About this task: Once the line containing "end else if (tick_r) begin" is found, retype it and each line after it through the last entry below, word for word, and nothing else.

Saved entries
+++

==> src/rtl/led_pattern_blinker.sv <==
// Multi-channel programmable LED blink engine driven by a shared TICK_HZ time base.
// Build option LED_BLINKER_FAST_TICK_EN removes the prescaler and ticks on every CLK cycle.
module led_pattern_blinker #(
   parameter int CLK_HZ   = 16000000,
   parameter int TICK_HZ  = 1000,
   parameter int CHANNELS = 4,
   parameter int PERIOD_W = 16,
   parameter int COUNT_W  = 8,
   localparam int CH_W    = (CHANNELS > 1) ? $clog2(CHANNELS) : 1
) (
   input  logic                CLK,
   input  logic                RST_N,
   input  logic                CFG_WE,
   input  logic [CH_W-1:0]     CFG_CH,
   input  logic [1:0]          CFG_MODE,
   input  logic [PERIOD_W-1:0] CFG_PERIOD,
   input  logic [PERIOD_W-1:0] CFG_ON,
   input  logic [COUNT_W-1:0]  CFG_COUNT,
   output logic [CHANNELS-1:0] LED,
   output logic [CHANNELS-1:0] BUSY,
   output logic                TICK
);

   localparam int DIV = CLK_HZ / TICK_HZ;

   typedef enum logic [1:0] {
      MODE_OFF   = 2'd0,
      MODE_ON    = 2'd1,
      MODE_BLINK = 2'd2,
      MODE_BURST = 2'd3
   } mode_e;

   if (DIV < 2) begin : g_bad_div
      $error("led_pattern_blinker: CLK_HZ/TICK_HZ must be at least 2");
   end
   if ((CHANNELS < 1) || (CHANNELS > 16)) begin : g_bad_channels
      $error("led_pattern_blinker: CHANNELS must be in 1..16");
   end

   function automatic logic [PERIOD_W-1:0] eff_period_f(input logic [PERIOD_W-1:0] p);
      if (p == {PERIOD_W{1'b0}}) begin
         eff_period_f = PERIOD_W'(1);
      end else begin
         eff_period_f = p;
      end
   endfunction

   function automatic logic led_f(input mode_e m, input logic [PERIOD_W-1:0] ph,
                                  input logic [PERIOD_W-1:0] on_t, input logic [COUNT_W-1:0] rem);
      case (m)
         MODE_ON:    led_f = 1'b1;
         MODE_BLINK: led_f = (ph < on_t);
         MODE_BURST: led_f = (ph < on_t) && (rem != {COUNT_W{1'b0}});
         default:    led_f = 1'b0;
      endcase
   endfunction

   function automatic logic busy_f(input mode_e m, input logic [COUNT_W-1:0] rem);
      case (m)
         MODE_BLINK: busy_f = 1'b1;
         MODE_BURST: busy_f = (rem != {COUNT_W{1'b0}});
         default:    busy_f = 1'b0;
      endcase
   endfunction

   logic tick_r;

`ifdef LED_BLINKER_FAST_TICK_EN
   // time base: every cycle is a tick once out of reset
   always_ff @(posedge CLK or negedge RST_N) begin
      if (!RST_N) begin
         tick_r <= 1'b0;
      end else begin
         tick_r <= 1'b1;
      end
   end
`else
   localparam int DIV_W = (DIV > 2) ? $clog2(DIV) : 1;

   logic [DIV_W-1:0] presc_r;

   // prescaler 0..DIV-1; tick_r is raised for the cycle in which the count sits at DIV-1
   always_ff @(posedge CLK or negedge RST_N) begin
      if (!RST_N) begin
         presc_r <= {DIV_W{1'b0}};
         tick_r  <= 1'b0;
      end else begin
         if (presc_r == DIV_W'(DIV - 1)) begin
            presc_r <= {DIV_W{1'b0}};
         end else begin
            presc_r <= presc_r + DIV_W'(1);
         end
         tick_r <= (presc_r == DIV_W'(DIV - 2));
      end
   end
`endif

   assign TICK = tick_r;

   for (genvar g = 0; g < CHANNELS; g++) begin : g_ch
      mode_e               mode_r, mode_s;
      logic [PERIOD_W-1:0] period_r, period_s;
      logic [PERIOD_W-1:0] on_r, on_s;
      logic [PERIOD_W-1:0] phase_r, phase_s;
      logic [PERIOD_W-1:0] per_eff_s;
      logic [COUNT_W-1:0]  rem_r, rem_s;
      logic                sel_s;
      logic                wrap_s;
      logic                led_r;
      logic                busy_r;

      assign sel_s = CFG_WE && (CFG_CH == CH_W'(g));

      // next channel state; a write to this channel overrides a coincident tick
      always_comb begin
         mode_s    = mode_r;
         period_s  = period_r;
         on_s      = on_r;
         phase_s   = phase_r;
         rem_s     = rem_r;
         per_eff_s = eff_period_f(period_r);
         wrap_s    = (phase_r == (per_eff_s - PERIOD_W'(1)));
         if (sel_s) begin
            period_s = CFG_PERIOD;
            on_s     = CFG_ON;
            phase_s  = {PERIOD_W{1'b0}};
            rem_s    = CFG_COUNT;
            if ((mode_e'(CFG_MODE) == MODE_BURST) && (CFG_COUNT == {COUNT_W{1'b0}})) begin
               mode_s = MODE_OFF;
            end else begin
               mode_s = mode_e'(CFG_MODE);
            end
         end else if (tick_r) begin
            case (mode_r)
               MODE_BLINK: begin
                  if (wrap_s) begin
                     phase_s = {PERIOD_W{1'b0}};
                  end else begin
                     phase_s = phase_r + PERIOD_W'(1);
                  end
               end
               MODE_BURST: begin
                  if (wrap_s) begin
                     phase_s = {PERIOD_W{1'b0}};
                     // the last period retires the channel on the same edge
                     if (rem_r <= COUNT_W'(1)) begin
                        rem_s  = {COUNT_W{1'b0}};
                        mode_s = MODE_OFF;
                     end else begin
                        rem_s = rem_r - COUNT_W'(1);
                     end
                  end else begin
                     phase_s = phase_r + PERIOD_W'(1);
                  end
               end
               default: phase_s = {PERIOD_W{1'b0}};
            endcase
         end else begin
            phase_s = phase_r;
         end
      end

      // channel FSM registers; LED/BUSY are decoded from the next state so they track the registers
      always_ff @(posedge CLK or negedge RST_N) begin
         if (!RST_N) begin
            mode_r   <= MODE_OFF;
            period_r <= {PERIOD_W{1'b0}};
            on_r     <= {PERIOD_W{1'b0}};
            phase_r  <= {PERIOD_W{1'b0}};
            rem_r    <= {COUNT_W{1'b0}};
            led_r    <= 1'b0;
            busy_r   <= 1'b0;
         end else begin
            mode_r   <= mode_s;
            period_r <= period_s;
            on_r     <= on_s;
            phase_r  <= phase_s;
            rem_r    <= rem_s;
            led_r    <= led_f(mode_s, phase_s, on_s, rem_s);
            busy_r   <= busy_f(mode_s, rem_s);
         end
      end

      assign LED[g]  = led_r;
      assign BUSY[g] = busy_r;
   end

endmodule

+++

Answer to this task:
         end else if (tick_r) begin
            case (mode_r)
               MODE_BLINK: begin
                  if (wrap_s) begin
                     phase_s = {PERIOD_W{1'b0}};
                  end else begin
                     phase_s = phase_r + PERIOD_W'(1);
                  end
               end
               MODE_BURST: begin
                  if (wrap_s) begin
                     phase_s = {PERIOD_W{1'b0}};
                     // the last period retires the channel on the same edge
                     if (rem_r <= COUNT_W'(1)) begin
                        rem_s  = {COUNT_W{1'b0}};
                        mode_s = MODE_OFF;
                     end else begin
                        rem_s = rem_r - COUNT_W'(1);
                     end
                  end else begin
                     phase_s = phase_r + PERIOD_W'(1);
                  end
               end
               default: phase_s = {PERIOD_W{1'b0}};
            endcase
         end else begin
            phase_s = phase_r;
         end
      end

      // channel FSM registers; LED/BUSY are decoded from the next state so they track the registers
      always_ff @(posedge CLK or negedge RST_N) begin
         if (!RST_N) begin
            mode_r   <= MODE_OFF;
            period_r <= {PERIOD_W{1'b0}};
            on_r     <= {PERIOD_W{1'b0}};
            phase_r  <= {PERIOD_W{1'b0}};
            rem_r    <= {COUNT_W{1'b0}};
            led_r    <= 1'b0;
            busy_r   <= 1'b0;
         end else begin
            mode_r   <= mode_s;
            period_r <= period_s;
            on_r     <= on_s;
            phase_r  <= phase_s;
            rem_r    <= rem_s;
            led_r    <= led_f(mode_s, phase_s, on_s, rem_s);
            busy_r   <= busy_f(mode_s, rem_s);
         end
      end

      assign LED[g]  = led_r;
      assign BUSY[g] = busy_r;
   end

endmodule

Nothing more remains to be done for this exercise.